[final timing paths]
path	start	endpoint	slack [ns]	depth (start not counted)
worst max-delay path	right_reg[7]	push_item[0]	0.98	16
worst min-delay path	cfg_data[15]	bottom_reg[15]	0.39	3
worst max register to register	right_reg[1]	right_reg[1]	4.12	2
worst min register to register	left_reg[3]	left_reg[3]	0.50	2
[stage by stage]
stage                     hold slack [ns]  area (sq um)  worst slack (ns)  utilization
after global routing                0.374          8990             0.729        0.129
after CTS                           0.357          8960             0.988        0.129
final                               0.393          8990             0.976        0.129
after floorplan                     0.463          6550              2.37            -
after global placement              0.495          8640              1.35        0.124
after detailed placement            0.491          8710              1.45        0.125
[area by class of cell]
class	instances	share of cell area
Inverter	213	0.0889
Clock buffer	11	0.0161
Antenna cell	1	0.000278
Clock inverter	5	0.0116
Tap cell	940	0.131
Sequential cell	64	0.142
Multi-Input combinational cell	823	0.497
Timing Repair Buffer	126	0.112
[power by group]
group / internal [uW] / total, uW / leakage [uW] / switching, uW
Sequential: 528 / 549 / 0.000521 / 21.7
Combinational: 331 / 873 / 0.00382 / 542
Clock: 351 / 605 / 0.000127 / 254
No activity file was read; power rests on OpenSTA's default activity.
**src/rtl/hgsd_pkg.sv**
```systemverilog
package hgsd_pkg;

    // field widths
    localparam int COEF_W     = 32;
    localparam int NUM_COEF   = 9;
    localparam int BOX_W      = 16;
    localparam int CFG_IDX_W  = 3;
    localparam int UPP_W      = 32;
    localparam int STATUS_W   = 2;
    localparam int WORLD_FRAC = 16;

    // internal widths
    localparam int SUM_W       = 50;   // signed corner sum h*x + h*y + h
    localparam int WC_W        = 57;   // signed world coordinate, q.16
    localparam int DIFF_W      = 57;   // magnitude of a coordinate difference
    localparam int ACC_W       = 116;  // multiply-accumulate register
    localparam int MPL_W       = 57;   // serial multiplier operand
    localparam int CNT_W       = 6;
    localparam int ROOT_W      = 58;
    localparam int SQ_REM_W    = 61;
    localparam int DIV_NUM_W   = 65;
    localparam int DIV_DEN_W   = 49;
    localparam int DIV_CNT_W   = 7;
    localparam int RSUM_W      = 60;

    // status codes
    localparam logic [STATUS_W-1:0] STAT_OK       = 2'd0;
    localparam logic [STATUS_W-1:0] STAT_ZERO_DEN = 2'd1;
    localparam logic [STATUS_W-1:0] STAT_EMPTY    = 2'd2;
    localparam logic [STATUS_W-1:0] STAT_SAT      = 2'd3;

    // register indexes
    localparam logic [CFG_IDX_W-1:0] REG_BOX_LEFT   = 3'd0;
    localparam logic [CFG_IDX_W-1:0] REG_BOX_TOP    = 3'd1;
    localparam logic [CFG_IDX_W-1:0] REG_BOX_RIGHT  = 3'd2;
    localparam logic [CFG_IDX_W-1:0] REG_BOX_BOTTOM = 3'd3;

    // register reset values
    localparam logic [BOX_W-1:0] BOX_LEFT_RST   = 16'd0;
    localparam logic [BOX_W-1:0] BOX_TOP_RST    = 16'd0;
    localparam logic [BOX_W-1:0] BOX_RIGHT_RST  = 16'd639;
    localparam logic [BOX_W-1:0] BOX_BOTTOM_RST = 16'd479;

    // one classified item as it waits in the queue
    typedef struct packed {
        logic [NUM_COEF-1:0][COEF_W-1:0] h;
        logic [BOX_W-1:0]                left;
        logic [BOX_W-1:0]                top;
        logic [BOX_W-1:0]                right;
        logic [BOX_W-1:0]                bottom;
        logic [BOX_W-1:0]                wpix;
        logic [BOX_W-1:0]                hpix;
        logic                            empty;
    } hgsd_item_t;

    // queue status
    typedef struct packed {
        logic full;
        logic empty;
    } hgsd_qstat_t;

endpackage

```
**src/rtl/hgsd_fifo.sv**
```systemverilog
module hgsd_fifo (
    input  logic                  aclk,
    input  logic                  aresetn,
    input  logic                  push,
    input  hgsd_pkg::hgsd_item_t  push_item,
    input  logic                  pop,
    output hgsd_pkg::hgsd_qstat_t q_stat,
    output hgsd_pkg::hgsd_item_t  head
);
    import hgsd_pkg::*;

    localparam int QDEPTH = 2;
    localparam int QPTR_W = 1;

    hgsd_item_t          mem [QDEPTH];
    logic [QPTR_W-1:0]   wr_ptr_reg, rd_ptr_reg;
    logic [QPTR_W:0]     count_reg;

    assign q_stat.full  = (count_reg == (QPTR_W+1)'(QDEPTH));
    assign q_stat.empty = (count_reg == '0);
    assign head         = mem[rd_ptr_reg];

    // storage
    always_ff @(posedge aclk) begin
        if (push) begin
            mem[wr_ptr_reg] <= push_item;
        end
    end

    // pointers and fill count
    always_ff @(posedge aclk) begin
        if (!aresetn) begin
            wr_ptr_reg <= '0;
            rd_ptr_reg <= '0;
            count_reg  <= '0;
        end else begin
            if (push) wr_ptr_reg <= wr_ptr_reg + 1'b1;
            if (pop)  rd_ptr_reg <= rd_ptr_reg + 1'b1;
            if (push && !pop)      count_reg <= count_reg + 1'b1;
            else if (pop && !push) count_reg <= count_reg - 1'b1;
        end
    end

endmodule

```
--- src/rtl/hgsd_pkg.sv ---
package hgsd_pkg;

    // field widths
    localparam int COEF_W     = 32;
    localparam int NUM_COEF   = 9;
    localparam int BOX_W      = 16;
    localparam int CFG_IDX_W  = 3;
    localparam int UPP_W      = 32;
    localparam int STATUS_W   = 2;
    localparam int WORLD_FRAC = 16;

    // internal widths
    localparam int SUM_W       = 50;   // signed corner sum h*x + h*y + h
    localparam int WC_W        = 57;   // signed world coordinate, q.16
    localparam int DIFF_W      = 57;   // magnitude of a coordinate difference
    localparam int ACC_W       = 116;  // multiply-accumulate register
    localparam int MPL_W       = 57;   // serial multiplier operand
    localparam int CNT_W       = 6;
    localparam int ROOT_W      = 58;
    localparam int SQ_REM_W    = 61;
    localparam int DIV_NUM_W   = 65;
    localparam int DIV_DEN_W   = 49;
    localparam int DIV_CNT_W   = 7;
    localparam int RSUM_W      = 60;

    // status codes
    localparam logic [STATUS_W-1:0] STAT_OK       = 2'd0;
    localparam logic [STATUS_W-1:0] STAT_ZERO_DEN = 2'd1;
    localparam logic [STATUS_W-1:0] STAT_EMPTY    = 2'd2;
    localparam logic [STATUS_W-1:0] STAT_SAT      = 2'd3;

    // register indexes
    localparam logic [CFG_IDX_W-1:0] REG_BOX_LEFT   = 3'd0;
    localparam logic [CFG_IDX_W-1:0] REG_BOX_TOP    = 3'd1;
    localparam logic [CFG_IDX_W-1:0] REG_BOX_RIGHT  = 3'd2;
    localparam logic [CFG_IDX_W-1:0] REG_BOX_BOTTOM = 3'd3;

    // register reset values
    localparam logic [BOX_W-1:0] BOX_LEFT_RST   = 16'd0;
    localparam logic [BOX_W-1:0] BOX_TOP_RST    = 16'd0;
    localparam logic [BOX_W-1:0] BOX_RIGHT_RST  = 16'd639;
    localparam logic [BOX_W-1:0] BOX_BOTTOM_RST = 16'd479;

    // one classified item as it waits in the queue
    typedef struct packed {
        logic [NUM_COEF-1:0][COEF_W-1:0] h;
        logic [BOX_W-1:0]                left;
        logic [BOX_W-1:0]                top;
        logic [BOX_W-1:0]                right;
        logic [BOX_W-1:0]                bottom;
        logic [BOX_W-1:0]                wpix;
        logic [BOX_W-1:0]                hpix;
        logic                            empty;
    } hgsd_item_t;

    // queue status
    typedef struct packed {
        logic full;
        logic empty;
    } hgsd_qstat_t;

endpackage

--- src/rtl/hgsd_div.sv ---
module hgsd_div (
    input  logic                             aclk,
    input  logic                             aresetn,
    input  logic                             start,
    input  logic [hgsd_pkg::DIV_NUM_W-1:0]   num,
    input  logic [hgsd_pkg::DIV_DEN_W-1:0]   den,
    output logic                             busy,
    output logic                             done,
    output logic [hgsd_pkg::DIV_NUM_W-1:0]   quot
);
    import hgsd_pkg::*;

    logic                   busy_reg, done_reg;
    logic [DIV_CNT_W-1:0]   cnt_reg;
    logic [DIV_DEN_W-1:0]   rem_reg, den_reg;
    logic [DIV_NUM_W-1:0]   nq_reg;
    logic [DIV_DEN_W:0]     r2;
    logic                   ge;

    // one restoring step: next numerator bit in, one quotient bit out
    assign r2 = {rem_reg, nq_reg[DIV_NUM_W-1]};
    assign ge = (r2 >= {1'b0, den_reg});

    assign busy = busy_reg;
    assign done = done_reg;
    assign quot = nq_reg;

    always_ff @(posedge aclk) begin
        if (!aresetn) begin
            busy_reg <= 1'b0;
            done_reg <= 1'b0;
            cnt_reg  <= '0;
        end else begin
            done_reg <= 1'b0;
            if (start) begin
                busy_reg <= 1'b1;
                cnt_reg  <= DIV_CNT_W'(DIV_NUM_W);
            end else if (busy_reg) begin
                cnt_reg <= cnt_reg - 1'b1;
                if (cnt_reg == DIV_CNT_W'(1)) begin
                    busy_reg <= 1'b0;
                    done_reg <= 1'b1;
                end
            end
        end
    end

    // datapath
    always_ff @(posedge aclk) begin
        if (start) begin
            rem_reg <= '0;
            den_reg <= den;
            nq_reg  <= num;
        end else if (busy_reg) begin
            rem_reg <= ge ? DIV_DEN_W'(r2 - {1'b0, den_reg}) : r2[DIV_DEN_W-1:0];
            nq_reg  <= {nq_reg[DIV_NUM_W-2:0], ge};
        end
    end

endmodule

--- src/rtl/hgsd_sqrt.sv ---
module hgsd_sqrt (
    input  logic                          aclk,
    input  logic                          aresetn,
    input  logic                          start,
    input  logic [hgsd_pkg::ACC_W-1:0]    op,
    output logic                          done,
    output logic [hgsd_pkg::ROOT_W-1:0]   root
);
    import hgsd_pkg::*;

    logic                 busy_reg, done_reg;
    logic [CNT_W-1:0]     cnt_reg;
    logic [SQ_REM_W-1:0]  rem_reg;
    logic [ROOT_W-1:0]    root_reg;
    logic [ACC_W-1:0]     op_reg;
    logic [SQ_REM_W-1:0]  r2, trial;
    logic                 ge;

    // one root bit per step from two operand bits
    assign r2    = {rem_reg[SQ_REM_W-3:0], op_reg[ACC_W-1 -: 2]};
    assign trial = {1'b0, root_reg, 2'b01};
    assign ge    = (r2 >= trial);

    assign done = done_reg;
    assign root = root_reg;

    always_ff @(posedge aclk) begin
        if (!aresetn) begin
            busy_reg <= 1'b0;
            done_reg <= 1'b0;
            cnt_reg  <= '0;
        end else begin
            done_reg <= 1'b0;
            if (start) begin
                busy_reg <= 1'b1;
                cnt_reg  <= CNT_W'(ROOT_W);
            end else if (busy_reg) begin
                cnt_reg <= cnt_reg - 1'b1;
                if (cnt_reg == CNT_W'(1)) begin
                    busy_reg <= 1'b0;
                    done_reg <= 1'b1;
                end
            end
        end
    end

    // datapath
    always_ff @(posedge aclk) begin
        if (start) begin
            rem_reg  <= '0;
            root_reg <= '0;
            op_reg   <= op;
        end else if (busy_reg) begin
            rem_reg  <= ge ? r2 - trial : r2;
            root_reg <= {root_reg[ROOT_W-2:0], ge};
            op_reg   <= {op_reg[ACC_W-3:0], 2'b00};
        end
    end

endmodule

--- src/rtl/hgsd_back.sv ---
module hgsd_back (
    input  logic                           aclk,
    input  logic                           aresetn,
    input  hgsd_pkg::hgsd_qstat_t          q_stat,
    input  hgsd_pkg::hgsd_item_t           head,
    output logic                           pop,
    output logic                           res_valid,
    input  logic                           res_ready,
    output logic [hgsd_pkg::UPP_W-1:0]     res_units,
    output logic [hgsd_pkg::STATUS_W-1:0]  res_status
);
    import hgsd_pkg::*;

    localparam logic [2:0] S_IDLE = 3'd0;
    localparam logic [2:0] S_LOAD = 3'd1;
    localparam logic [2:0] S_MAC  = 3'd2;
    localparam logic [2:0] S_POST = 3'd3;
    localparam logic [2:0] S_DIV  = 3'd4;
    localparam logic [2:0] S_SQRT = 3'd5;
    localparam logic [2:0] S_RDIV = 3'd6;
    localparam logic [2:0] S_DONE = 3'd7;

    localparam logic [1:0] PH_W  = 2'd0;
    localparam logic [1:0] PH_X  = 2'd1;
    localparam logic [1:0] PH_Y  = 2'd2;
    localparam logic [1:0] PH_SQ = 2'd3;

    localparam logic [CNT_W-1:0] CORNER_STEPS = CNT_W'(BOX_W);
    localparam logic [CNT_W-1:0] SQ_STEPS     = CNT_W'(DIFF_W);

    logic [2:0]              state_reg, state_next;
    logic [1:0]              phase_reg, phase_next;
    logic [1:0]              idx_reg, idx_next;
    logic                    half_reg, half_next;
    logic                    zero_reg, zero_next;
    logic                    sign_reg, sign_next;
    hgsd_item_t              item_reg, item_next;
    logic [ACC_W-1:0]        acc_reg, acc_next;
    logic [ACC_W-1:0]        mcand_reg, mcand_next;
    logic [MPL_W-1:0]        mplier_reg, mplier_next;
    logic [CNT_W-1:0]        cnt_reg, cnt_next;
    logic [RSUM_W-1:0]       sum_reg, sum_next;
    logic [UPP_W-1:0]        res_units_reg, res_units_next;
    logic [STATUS_W-1:0]     res_status_reg, res_status_next;

    logic signed [SUM_W-1:0] w_reg  [4];
    logic signed [WC_W-1:0]  wx_reg [4];
    logic signed [WC_W-1:0]  wy_reg [4];
    logic                    w_we, wx_we, wy_we;
    logic [WC_W-1:0]         wc_val;

    logic [COEF_W-1:0]       coef_mul, coef_add;
    logic [BOX_W-1:0]        cx, cy, pix;
    logic [WC_W-1:0]         wxa, wxb, wya, wyb;
    logic [WC_W:0]           dxs, dys;
    logic [DIFF_W-1:0]       dx, dy;
    logic [SUM_W-1:0]        acc_sum, w_cur;
    logic [SUM_W-1:0]        acc_abs, w_abs;
    logic [WC_W-1:0]         q_mag;
    logic [ROOT_W-1:0]       total;

    logic                    div_start, div_busy, div_done;
    logic [DIV_NUM_W-1:0]    div_num, div_quot;
    logic [DIV_DEN_W-1:0]    div_den;
    logic                    sq_start, sq_done;
    logic [ROOT_W-1:0]       sq_root;

    hgsd_div u_div (
        .aclk    (aclk),
        .aresetn (aresetn),
        .start   (div_start),
        .num     (div_num),
        .den     (div_den),
        .busy    (div_busy),
        .done    (div_done),
        .quot    (div_quot)
    );

    hgsd_sqrt u_sqrt (
        .aclk    (aclk),
        .aresetn (aresetn),
        .start   (sq_start),
        .op      (acc_reg),
        .done    (sq_done),
        .root    (sq_root)
    );

    // coefficient row for the current corner sum
    always_comb begin
        case (phase_reg)
            PH_X: begin
                coef_mul = half_reg ? item_reg.h[1] : item_reg.h[0];
                coef_add = item_reg.h[2];
            end
            PH_Y: begin
                coef_mul = half_reg ? item_reg.h[4] : item_reg.h[3];
                coef_add = item_reg.h[5];
            end
            default: begin
                coef_mul = half_reg ? item_reg.h[7] : item_reg.h[6];
                coef_add = item_reg.h[8];
            end
        endcase
    end

    // corner 0 top-left, 1 top-right, 2 bottom-left, 3 bottom-right
    assign cx = idx_reg[0] ? item_reg.right  : item_reg.left;
    assign cy = idx_reg[1] ? item_reg.bottom : item_reg.top;

    // sides: top, right, left, bottom
    always_comb begin
        case (idx_reg)
            2'd0: begin
                wxa = wx_reg[0]; wxb = wx_reg[1]; wya = wy_reg[0]; wyb = wy_reg[1];
            end
            2'd1: begin
                wxa = wx_reg[1]; wxb = wx_reg[3]; wya = wy_reg[1]; wyb = wy_reg[3];
            end
            2'd2: begin
                wxa = wx_reg[0]; wxb = wx_reg[2]; wya = wy_reg[0]; wyb = wy_reg[2];
            end
            default: begin
                wxa = wx_reg[2]; wxb = wx_reg[3]; wya = wy_reg[2]; wyb = wy_reg[3];
            end
        endcase
    end

    assign dxs = {wxa[WC_W-1], wxa} - {wxb[WC_W-1], wxb};
    assign dys = {wya[WC_W-1], wya} - {wyb[WC_W-1], wyb};
    assign dx  = dxs[WC_W] ? DIFF_W'(-dxs) : dxs[DIFF_W-1:0];
    assign dy  = dys[WC_W] ? DIFF_W'(-dys) : dys[DIFF_W-1:0];
    assign pix = (idx_reg[0] ^ idx_reg[1]) ? item_reg.hpix : item_reg.wpix;

    // magnitudes for the perspective divide
    assign acc_sum = acc_reg[SUM_W-1:0];
    assign w_cur   = w_reg[idx_reg];
    assign acc_abs = acc_sum[SUM_W-1] ? -acc_sum : acc_sum;
    assign w_abs   = w_cur[SUM_W-1] ? -w_cur : w_cur;
    assign q_mag   = {1'b0, div_quot[WC_W-2:0]};
    assign wc_val  = sign_reg ? -q_mag : q_mag;

    // sequencer
    always_comb begin
        state_next      = state_reg;
        phase_next      = phase_reg;
        idx_next        = idx_reg;
        half_next       = half_reg;
        zero_next       = zero_reg;
        sign_next       = sign_reg;
        item_next       = item_reg;
        acc_next        = acc_reg;
        mcand_next      = mcand_reg;
        mplier_next     = mplier_reg;
        cnt_next        = cnt_reg;
        sum_next        = sum_reg;
        res_units_next  = res_units_reg;
        res_status_next = res_status_reg;
        total           = '0;
        pop             = 1'b0;
        w_we            = 1'b0;
        wx_we           = 1'b0;
        wy_we           = 1'b0;
        div_start       = 1'b0;
        div_num         = '0;
        div_den         = '0;
        sq_start        = 1'b0;

        case (state_reg)
            S_IDLE: begin
                if (!q_stat.empty) begin
                    pop        = 1'b1;
                    item_next  = head;
                    phase_next = PH_W;
                    idx_next   = '0;
                    half_next  = 1'b0;
                    zero_next  = 1'b0;
                    sum_next   = '0;
                    state_next = S_LOAD;
                end
            end

            // load operands of one product of the running sum
            S_LOAD: begin
                if (phase_reg == PH_SQ) begin
                    mcand_next  = ACC_W'(half_reg ? dy : dx);
                    mplier_next = half_reg ? dy : dx;
                    cnt_next    = SQ_STEPS;
                    if (!half_reg) acc_next = '0;
                end else begin
                    mcand_next  = {{(ACC_W-COEF_W){coef_mul[COEF_W-1]}}, coef_mul};
                    mplier_next = MPL_W'(half_reg ? cy : cx);
                    cnt_next    = CORNER_STEPS;
                    if (!half_reg) begin
                        acc_next = {{(ACC_W-COEF_W){coef_add[COEF_W-1]}}, coef_add};
                    end
                end
                state_next = S_MAC;
            end

            // shift-add, one multiplier bit per cycle
            S_MAC: begin
                if (mplier_reg[0]) acc_next = acc_reg + mcand_reg;
                mcand_next  = {mcand_reg[ACC_W-2:0], 1'b0};
                mplier_next = {1'b0, mplier_reg[MPL_W-1:1]};
                cnt_next    = cnt_reg - 1'b1;
                if (cnt_reg == CNT_W'(1)) begin
                    if (!half_reg) begin
                        half_next  = 1'b1;
                        state_next = S_LOAD;
                    end else begin
                        state_next = S_POST;
                    end
                end
            end

            S_POST: begin
                half_next = 1'b0;
                case (phase_reg)
                    PH_W: begin
                        w_we      = 1'b1;
                        zero_next = zero_reg || (acc_sum == '0);
                        if (idx_reg == 2'd3) begin
                            if (zero_next) begin
                                res_units_next  = '0;
                                res_status_next = STAT_ZERO_DEN;
                                state_next      = S_DONE;
                            end else if (item_reg.empty) begin
                                res_units_next  = '0;
                                res_status_next = STAT_EMPTY;
                                state_next      = S_DONE;
                            end else begin
                                phase_next = PH_X;
                                idx_next   = '0;
                                state_next = S_LOAD;
                            end
                        end else begin
                            idx_next   = idx_reg + 1'b1;
                            state_next = S_LOAD;
                        end
                    end
                    PH_SQ: begin
                        sq_start   = 1'b1;
                        state_next = S_SQRT;
                    end
                    default: begin
                        div_start  = 1'b1;
                        div_num    = {acc_abs[DIV_DEN_W-1:0], {WORLD_FRAC{1'b0}}};
                        div_den    = w_abs[DIV_DEN_W-1:0];
                        sign_next  = acc_sum[SUM_W-1] ^ w_cur[SUM_W-1];
                        state_next = S_DIV;
                    end
                endcase
            end

            // world coordinate done
            S_DIV: begin
                if (div_done) begin
                    if (div_quot[DIV_NUM_W-1:WC_W-1] != '0) begin
                        res_units_next  = '1;
                        res_status_next = STAT_SAT;
                        state_next      = S_DONE;
                    end else if (phase_reg == PH_X) begin
                        wx_we      = 1'b1;
                        phase_next = PH_Y;
                        state_next = S_LOAD;
                    end else begin
                        wy_we      = 1'b1;
                        state_next = S_LOAD;
                        if (idx_reg == 2'd3) begin
                            phase_next = PH_SQ;
                            idx_next   = '0;
                        end else begin
                            phase_next = PH_X;
                            idx_next   = idx_reg + 1'b1;
                        end
                    end
                end
            end

            // world length over pixel length
            S_SQRT: begin
                if (sq_done) begin
                    div_start  = 1'b1;
                    div_num    = DIV_NUM_W'(sq_root);
                    div_den    = DIV_DEN_W'(pix);
                    state_next = S_RDIV;
                end
            end

            S_RDIV: begin
                if (div_done) begin
                    sum_next = sum_reg + RSUM_W'(div_quot[ROOT_W-1:0]);
                    if (idx_reg == 2'd3) begin
                        total = sum_next[RSUM_W-1:2];
                        if (total[ROOT_W-1:UPP_W] != '0) begin
                            res_units_next  = '1;
                            res_status_next = STAT_SAT;
                        end else begin
                            res_units_next  = total[UPP_W-1:0];
                            res_status_next = STAT_OK;
                        end
                        state_next = S_DONE;
                    end else begin
                        idx_next   = idx_reg + 1'b1;
                        state_next = S_LOAD;
                    end
                end
            end

            S_DONE: begin
                if (res_ready) state_next = S_IDLE;
            end

            default: state_next = S_IDLE;
        endcase
    end

    assign res_valid  = (state_reg == S_DONE);
    assign res_units  = res_units_reg;
    assign res_status = res_status_reg;

    // control registers
    always_ff @(posedge aclk) begin
        if (!aresetn) begin
            state_reg <= S_IDLE;
            phase_reg <= PH_W;
            idx_reg   <= '0;
            half_reg  <= 1'b0;
            zero_reg  <= 1'b0;
        end else begin
            state_reg <= state_next;
            phase_reg <= phase_next;
            idx_reg   <= idx_next;
            half_reg  <= half_next;
            zero_reg  <= zero_next;
        end
    end

    // payload registers
    always_ff @(posedge aclk) begin
        sign_reg       <= sign_next;
        item_reg       <= item_next;
        acc_reg        <= acc_next;
        mcand_reg      <= mcand_next;
        mplier_reg     <= mplier_next;
        cnt_reg        <= cnt_next;
        sum_reg        <= sum_next;
        res_units_reg  <= res_units_next;
        res_status_reg <= res_status_next;
        if (w_we)  w_reg[idx_reg]  <= acc_sum;
        if (wx_we) wx_reg[idx_reg] <= wc_val;
        if (wy_we) wy_reg[idx_reg] <= wc_val;
    end

    a_mac_count: assert property (@(posedge aclk) disable iff (!aresetn)
        state_reg == S_MAC |-> cnt_reg != '0)
        else $error("multiply step with exhausted count");

    a_div_idle: assert property (@(posedge aclk) disable iff (!aresetn)
        div_start |-> !div_busy)
        else $error("divider started while busy");

    a_zero_den_units: assert property (@(posedge aclk) disable iff (!aresetn)
        (res_valid && res_status_reg == STAT_ZERO_DEN) |-> res_units_reg == '0)
        else $error("zero denominator result carries nonzero units");

    a_pop_start: assert property (@(posedge aclk) disable iff (!aresetn)
        pop |=> (state_reg == S_LOAD && phase_reg == PH_W && idx_reg == '0))
        else $error("new item did not start with the denominator sums");

endmodule

--- config.mk ---
export PLATFORM = sky130hd
export DESIGN_NAME = hgsd_back
export DESIGN_NICKNAME = d
export VERILOG_FILES = /design/src/rtl/hgsd_pkg.sv /design/src/rtl/hgsd_div.sv /design/src/rtl/hgsd_sqrt.sv /design/src/rtl/hgsd_back.sv
export SDC_FILE = /design/constraint.sdc
export NUM_CORES = 2
export LEC_CHECK = 0
export BUFFER_PORTS_ARGS = -buffer_cell sky130_fd_sc_hd__buf_2
export CORE_UTILIZATION = 65
export CTS_CLUSTER_SIZE = 30
export DETAILED_ROUTE_END_ITERATION = 7
export PLACE_DENSITY = 0.8
export SLEW_MARGIN = 20
export SYNTH_ARGS = -nofsm -noshare
export SYNTH_HDL_FRONTEND = slang
export SYNTH_SLANG_ARGS = --single-unit
--- constraint.sdc ---
create_clock -name aclk -period 70.9 [get_ports aclk]
set_input_delay 3.545 -clock aclk [delete_from_list [all_inputs] [get_ports aclk]]
set_output_delay 3.545 -clock aclk [all_outputs]
set_load 0.005 [all_outputs]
• • • • • • •
» **Brief**
Set out exactly the run of lines that begins at the line holding "set_input_delay 3.545 -clock" and ends at the last line of the data.

» **Solution for this problem**
set_input_delay 3.545 -clock aclk [delete_from_list [all_inputs] [get_ports aclk]]
set_output_delay 3.545 -clock aclk [all_outputs]
set_load 0.005 [all_outputs]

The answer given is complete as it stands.